As Evolving Pandemic Response, Officials Shift To Personal Choice On COVID-19 Boosters, Masks: WSJ

In the latest phase of the COVID-19 pandemic, federal and local officials are leaving it up to people to assess if they need booster shots, whether to wear a mask and how long to isolate after a positive test, writes Wall Street Journal.

People 50 years and older can get the additional booster at least four months after their first, but health authorities aren’t pushing those eligible to get the shots.

Officials are still watching the virus closely. States and local governments are tracking wastewater data and counting hospitalizations and cases. 

The federal government is eyeing purchases of vaccines and treatments.

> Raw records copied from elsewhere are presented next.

## Microprocessor
module Microprocessor(
    input oscillator,
    input reset,
    input [7:0] instruction,
    output [6:0] seg1,
    output [6:0] seg2,
    output [6:0] seg3,
    output [6:0] seg4,
    output [7:0] PC
);
Size: roughly 300 flip-flops, about 46 I/O pins, roughly 16000 µm² of cells after synthesis.
clock: 5.68 ns
lec_check: 0
abc_area: 1
cap_margin: 20
core_margin: 2
core_utilization: 72
max_routing_layer: met4
place_density: 0.64
slew_margin: 5
run.sh (not shown) runs the stock make flow with config.mk's settings and CLKGATE_MAP_FILE=.
The first run did not get past global routing.
Next try:
- ABC_AREA: 1 -> unset
- CORE_UTILIZATION: 72 -> 68
- MAX_ROUTING_LAYER: met4 -> unset
- PLACE_DENSITY: 0.64 -> unset
- SLEW_MARGIN: 5 -> 20
- clock period: 5.68 -> 11.2 ns (I/O delays scaled with it)
The changed run finished clean.
Synthesized cell count went down by 30%.
Synthesized area is higher by 2.4%.
Die size is higher by 8.2%.
Next try:
- ABC_AREA: unset -> 1
- CORE_UTILIZATION: 68 -> 72
- SLEW_MARGIN: 20 -> 40
- clock period: 11.2 -> 5.68 ns (I/O delays scaled with it)
Effect: The new run failed in global routing, error GRT-0232. Area after synthesis came out lower by 2.4%. Synthesized cell count went up by 44%. Die area shrinks by 7.6%.


== run 1 ==
The RTL this note starts from:
==> flow/design.v <==
`timescale 1ns / 1ps
module ALU(
    input [7:0] A,
    input [7:0] B,
    output [7:0] Y
    );    
    assign Y = A + B;
endmodule
==> inputs of job 5264 <==
==> flow/design.v <==
module cordic(clk, angle, sine, cosine);
  input clk;
  input signed [31:0] angle;  
  output signed [15:0] sine;  
  output signed [15:0] cosine;
  reg signed [15:0] x [0:12];
  reg signed [15:0] y [0:12];
  reg signed [31:0] z [0:12];
  parameter scaling_factor = 19896;  
  wire [1:0] sector;
  assign sector = angle[31:30];
  assign sine = y[12];
  assign cosine = x[12];
  wire signed [31:0] theta [0:12];
  assign theta [ 0] = 'h20000000;   
  assign theta [ 1] = 'h12E4051D;   
  assign theta [ 2] = 'h9FB385B;    
  assign theta [ 3] = 'h51111D4;    
  assign theta [ 4] = 'h28B0D43;    
  assign theta [ 5] = 'h145D7E1;    
  assign theta [ 6] = 'hA2F61E;     
  assign theta [ 7] = 'h517C55;     
  assign theta [ 8] = 'h28BE53;     
  assign theta [ 9] = 'h145F2E;     
  assign theta [10] = 'hA2F98;      
  assign theta [11] = 'h517CC;      
  assign theta [12] = 'h28BE6;      
  always @(posedge clk)
  begin 
    if (sector == 2'b00) begin
	  x[0] <= scaling_factor;
      y[0] <= 0;
      z[0] <= angle;      
    end
    else if  (sector == 2'b11) begin
	  x[0] <= scaling_factor;
      y[0] <= 0;
      z[0] <= angle;      
    end      
    else if (sector == 2'b01) begin
      x[0] <= -0;
      y[0] <= scaling_factor;
      z[0] <= {2'b00,angle[29:0]};      
    end
    else if (sector == 2'b10) begin
      x[0] <= 0;
      y[0] <= -scaling_factor;
      z[0] <= {2'b11,angle[29:0]};
    end
  end
  genvar i;
  generate
    for (i=0; i<13; i=i+1)
      begin
        wire sgn; 
	assign sgn = z[i][31];  
	wire signed [15:0] xnew, ynew;
        assign xnew = x[i] >>> i;  
        assign ynew = y[i] >>> i;
        always @(posedge clk)
          begin
            if (sgn==1)
              begin
                x[i+1] <= x[i]+ynew;
                y[i+1] <= y[i]-xnew;
                z[i+1] <= z[i]+theta[i];
              end
            else
              begin
                x[i+1] <= x[i]-ynew;
                y[i+1] <= y[i]+xnew;
                z[i+1] <= z[i]-theta[i];
              end
          end
      end
  endgenerate
endmodule
==> flow/run.sh <==
#!/bin/bash
# the make line also repeats each setting of config.mk as NAME=value (left out here)
make -C /OpenROAD-flow-scripts/flow DESIGN_CONFIG=/design/flow/config.mk WORK_HOME=/design/flow/orfs CLKGATE_MAP_FILE= finish
==> flow/config.mk <==
export PLATFORM = sky130hd
export DESIGN_NAME = cordic
export DESIGN_NICKNAME = cordic
export VERILOG_FILES = /design/flow/design.v
export SDC_FILE = /design/flow/constraint.sdc
export NUM_CORES = 4
export LEC_CHECK = 0
export ABC_AREA = 1
export CAP_MARGIN = 20
export CORE_ASPECT_RATIO = 1.12
export CORE_MARGIN = 2
export CORE_UTILIZATION = 72
export CTS_CLUSTER_DIAMETER = 49
export CTS_CLUSTER_SIZE = 10
export PLACE_DENSITY_LB_ADDON = 0.08
export SETUP_SLACK_MARGIN = 0.31
export SLEW_MARGIN = 20
export TNS_END_PERCENT = 5
==> flow/constraint.sdc <==
create_clock -name core_clock -period 1.03 [get_ports {clk}]
set_input_delay 0.2060 -clock core_clock [delete_from_list [all_inputs] [get_ports {clk}]]
set_output_delay 0.2060 -clock core_clock [all_outputs]
set_load 0.01 [all_outputs]
==> job 9602: changes against job 5264 <==
- CAP_MARGIN: 20 -> 0
- CORE_ASPECT_RATIO: 1.12 -> 1.41
- CTS_CLUSTER_DIAMETER: 49 -> not set
- PLACE_DENSITY: not set -> 0.42
- PLACE_DENSITY_LB_ADDON: 0.08 -> not set
- SETUP_SLACK_MARGIN: 0.31 -> not set
- TNS_END_PERCENT: 5 -> 10
==> flow/constraint.sdc (replaced) <==
create_clock -name core_clock -period 2.59 [get_ports {clk}]
set_input_delay 0.5180 -clock core_clock [delete_from_list [all_inputs] [get_ports {clk}]]
set_output_delay 0.5180 -clock core_clock [all_outputs]
set_load 0.01 [all_outputs]
==> deck_impl_summary.md <==
Physical Implementation Snapshot

Run status
  – Run status: aborted with a tool error
  – Failing step: clock tree synthesis
  – First reported error: [ERROR DPL-0033] detailed placement checks failed during check placement.

Placement
  – Cell total after placement: 11930
  – Setup Slack @ Placement: -1656 ps
  – Final Wtd Congestion: 1.035
  – Cell area reported after detailed placement: 74310 um^2
  – Half-perimeter wire length after placement: 164.6 mm

Floorplan
  – Core area: 81660 um^2
  – Site row count: 111
  – Die height: 307.5 um

Logic synthesis
  – Most used flip-flop cell: dfxtp_1
[end of results for job 5264]
==> deck_impl_summary.md <==
Implementation Results

Logic synthesis
  – Most used flip-flop cell: dfxtp_1

Run status
  – Run status: finished with violations
  – Layout Check Fails: negative setup slack

Placement
  – Final Wtd Congestion: 1.080
  – Setup Slack @ Placement: -84.98 ps
  – Half-perimeter wire length after placement: 138.8 mm
  – Cell area reported after detailed placement: 62420 um^2

Floorplan
  – Die height: 344.6 um
  – Core area: 81300 um^2
  – Site row count: 124

STA
  – Final setup fails: 26
  – Post-route worst setup slack: -186.6 ps

Cells and area
  – Number of sequential cells in the layout: 724

Worst setup path
  – Data required, critical path: 3200 ps
[end of results for job 9602]

==> onyx: inputs <==
RTL: the design.v shown in full above, as it stands there.
Settings: LEC_CHECK=0, CAP_MARGIN=5, CORE_MARGIN=2, CORE_UTILIZATION=72, CTS_CLUSTER_DIAMETER=147, PLACE_DENSITY=0.63, SETUP_SLACK_MARGIN=0.49, SLEW_MARGIN=20; clock period 3.43 ns.
run.sh (not shown) runs the stock make flow with config.mk's settings and CLKGATE_MAP_FILE=.
==> inputs of tundra, as changes to onyx <==
==> flow/config.mk (replaced) <==
export PLATFORM = sky130hd
export DESIGN_NAME = cordic
export DESIGN_NICKNAME = cordic
export VERILOG_FILES = /design/flow/design.v
export SDC_FILE = /design/flow/constraint.sdc
export NUM_CORES = 4
export LEC_CHECK = 0
export CAP_MARGIN = 20
export CORE_MARGIN = 2
export CORE_UTILIZATION = 40
export SLEW_MARGIN = 20
==> flow/constraint.sdc (replaced) <==
create_clock -name core_clock -period 3.5 [get_ports {clk}]
set_input_delay 0.7000 -clock core_clock [delete_from_list [all_inputs] [get_ports {clk}]]
set_output_delay 0.7000 -clock core_clock [all_outputs]
set_load 0.01 [all_outputs]
==> comparison <==
- onyx reached the layout checks and failed them: negative setup slack. tundra finished with timing, DRC and antenna clean.
- Of onyx and tundra, onyx has the higher hold slack (gap 0.0031 ns).
- Of onyx and tundra, tundra has the higher die size (gap about 44%, measured against tundra).
- Of tundra and onyx, onyx has the higher cell area (gap 11%, measured against onyx).
- Of tundra and onyx, tundra has the higher fmax (gap 4.8%, measured against onyx).
==> figures <==
Delay contributed by the slowest stage of the critical path: onyx 0.36 ns; tundra 0.44 ns
Cell type of the slowest stage on the worst timing path: onyx sky130_fd_sc_hd__dfxtp_4; tundra sky130_fd_sc_hd__dfxtp_1
Die Width: onyx 258 um; tundra 345 um
Routed length on met3: onyx 12100 um; tundra 2090 um
Total buffers and inverters traversed by the critical path: onyx 7; tundra 1
Final weighted congestion of routability-driven global placement: onyx 0.904; tundra 0.889
Logic share of the area: onyx 0.591; tundra 0.586
Die footprint: onyx 66800 sq um; tundra 119000 sq um
Result of the run: onyx failed layout checks; tundra timing/DRC/antenna clean
Reasons for failing layout checks: onyx negative setup slack; tundra -
Initial antenna violation count: onyx 2; tundra 0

And restrictions could return if COVID-19 cases surge again. 

Some experts said the government forgoing a strong endorsement on the second booster is wise given the limited data available. 

The second booster is more of an individual decision than with earlier shots because medical experts and federal officials disagree on whether the goal of COVID-19 vaccination is to reduce severe disease or prevent infections, said Dr. Wen.

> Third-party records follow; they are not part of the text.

module Final_Project(reset,sw1,sw2,sw3,sw4,FPGA_clk,dot_row,dot0_col,dot1_col,
							out1, out2, out3, out4, out5, out6);
input FPGA_clk;	 
input reset, sw1, sw2, sw3, sw4; 
output [7:0]dot_row, dot0_col, dot1_col;
output [6:0]out1, out2, out3, out4, out5, out6;
reg [3:0]x;	 
reg move_x;	 
reg [1:0]move_y;	 
reg [2:0]y;	 
reg [1:0]gamestate;	 
reg [6:0]timecount;  
reg [6:0]lscore, rscore;
reg [3:0]x_q;
reg [2:0]y_q;
reg [1:0]gamestate_q;
reg [6:0]lscore_q, rscore_q;
wire [7:0]my_plate, enemy_plate; 
wire ballclk;
wire plateclk;
wire timeclk;
wire refreshclk;	
wire dotmatrixclk;
wire goalclk;
wire [7:0]dot_row, dot0_col, dot1_col;
wire [6:0]out1, out2, out3, out4, out5, out6;
dotmatrix DOT(.clk(FPGA_clk), .reset(reset), .en(dotmatrixclk), .gamestate(gamestate_q), .dot_row(dot_row), 
				  .dot0_col(dot0_col), .dot1_col(dot1_col), .my_plate(my_plate),
				  .rscore(rscore_q), .lscore(lscore_q),
				  .enemy_plate(enemy_plate), .x(x_q), .y(y_q));
plate PLA (.reset(reset), .clk(FPGA_clk), .en(plateclk), .sw1(sw1), .sw2(sw2), .sw3(sw3), .sw4(sw4), 
			  .nextleftpos(my_plate), .nextrightpos(enemy_plate));
sevendisplay SEV(.lscore(lscore), .rscore(rscore), .timecount(timecount),
					  .out1(out1), .out2(out2), .out3(out3), .out4(out4),
					  .out5(out5), .out6(out6));
clock CLK(.clk(FPGA_clk), .reset(reset), .ballclk(ballclk), .plateclk(plateclk),
			 .timeclk(timeclk), .refreshclk(refreshclk), .dotmatrixclk(dotmatrixclk),.goalclk(goalclk));	
	always@(posedge FPGA_clk) 	 
	begin						 
		if(!reset)				 
		begin
			timecount = 7'd5;
			move_x = 1'b1;
			move_y = 2'd2;
			x = 4'd14;
			y = 3'd3;
			lscore = 0;
			rscore = 0;
			gamestate = 2'd0;
		end
		else						 
		begin					 
			if(gamestate == 2'd0)	
			begin
				if(timeclk)
				begin
					if(timecount == 7'd0)
					begin
						timecount = 7'd99; 
						gamestate = 2'd1;
					end
					else
					begin
						if(timeclk)
						begin	
							timecount = timecount - 7'd1;
						end
						else
							timecount = timecount;
					end	
				end
				else
				begin
					timecount = timecount;
				end
			end
			else if(gamestate == 2'd1)	
			begin	
				if(timeclk)
				begin
					if(timecount == 7'd0)
							gamestate = 2'd2;
					else
					begin
							timecount = timecount - 7'd1;
					end
				end
				if(ballclk)
				begin	
					case(move_x)			 
					0:
					begin
						if(x == 4'd14)
						begin
							move_x = 1'd1;
							if((my_plate >> y) == 3'd7) 
							begin
								move_y = 2'd1;
								if(y == 3'd0)
									move_y = 2'd3;	
							end
							else if((my_plate >> y) == 3'd3)
								move_y = 2'd2;
							else if((my_plate >> y) == 3'd1)
							begin
								move_y = 2'd3;
								if(y == 3'd7)
									move_y = 2'd1;
							end
							else
							begin
								lscore = lscore + 7'd1;
								gamestate = 2'd3; 
							end	
						end									
						else
							move_x = 1'd0;
						x = x + 4'd1;
						end
					1:							 
					begin
						if(x == 4'd1)
						begin
							move_x = 1'd0;
							if((enemy_plate >> y) == 3'd7)
							begin
								move_y = 2'd1;
								if(y == 3'd0)
									move_y = 2'd3;	
							end
							else if((enemy_plate >> y) == 3'd3)
								move_y = 2'd2;
							else if((enemy_plate >> y) == 3'd1)
							begin
								move_y = 2'd3;
								if(y == 3'd7)
									move_y = 2'd1;
							end
							else
							begin
								rscore = rscore + 7'd1;
								gamestate = 2'd3; 
							end
						end
						else
							move_x = 1'd1;
						x = x - 4'd1;
					end
					endcase	
					if(move_y == 2'd1)			 
					begin
						if(y == 3'd0)
							move_y = 2'd3;
						else	
							y = y - 3'd1;
					end	
					else if(move_y == 2'd3)
					begin
						if(y == 3'd7)
							move_y = 2'd1;
						else
							y = y + 3'd1;
					end
					else
						y = y;
				end
				else
				begin
					move_x = move_x;
					move_y = move_y;
					x = x;
					y = y;
				end
			end
			else if (gamestate == 2'd2)
			begin
				rscore = rscore;
				lscore = lscore;
				timecount = timecount;
			end
			else 
			begin
				if(goalclk)
				begin
					move_x = 1'b1;
					move_y = 2'd2;
					x = 4'd14;
					y = 3'd3;
					gamestate = 2'd1;
				end
				else
					gamestate = 2'd3;
			end
		end
		x_q <= x;
		y_q <= y;
		gamestate_q <= gamestate;
		lscore_q <= lscore;
		rscore_q <= rscore;
	end
endmodule 
File: design/flow/run.sh
#!/bin/bash
# the make line also repeats each setting of config.mk as NAME=value (left out here)
make -C /OpenROAD-flow-scripts/flow DESIGN_CONFIG=/design/flow/config.mk WORK_HOME=/design/flow/orfs CLKGATE_MAP_FILE= finish
File: design/flow/config.mk
export PLATFORM = sky130hd
export DESIGN_NAME = Final_Project
export DESIGN_NICKNAME = Final_Project
export VERILOG_FILES = /design/flow/design.v
export SDC_FILE = /design/flow/constraint.sdc
export NUM_CORES = 4
export LEC_CHECK = 0
export ABC_AREA = 1
export CAP_MARGIN = 15
export CORE_MARGIN = 2
export CORE_UTILIZATION = 72
export CTS_CLUSTER_DIAMETER = 210
export GPL_TIMING_DRIVEN = 1
export MAX_ROUTING_LAYER = met4
export PLACE_DENSITY = 0.62
export SLEW_MARGIN = 20
export TNS_END_PERCENT = 80
File: design/flow/constraint.sdc
create_clock -name core_clock -period 5.49 [get_ports {FPGA_clk}]
set_input_delay 1.0980 -clock core_clock [delete_from_list [all_inputs] [get_ports {FPGA_clk}]]
set_output_delay 1.0980 -clock core_clock [all_outputs]
set_load 0.01 [all_outputs]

Amid a surge in cases, some countries are handing out second booster shots. In Israel, early data suggest a fourth vaccine dose can increase antibodies against COVID-19, but not enough to prevent infections from Omicron

Health officials are now leaving it up to people to assess how long to isolate after a positive result.

Also Read: Europe Holds Second COVID-19 Booster Dose For People Aged Under 80 Years.

Some public-health experts said they are concerned that increasing the burden on individuals could jeopardize people who have weakened or compromised immune systems or aren’t eligible to get vaccinated, such as children under 5.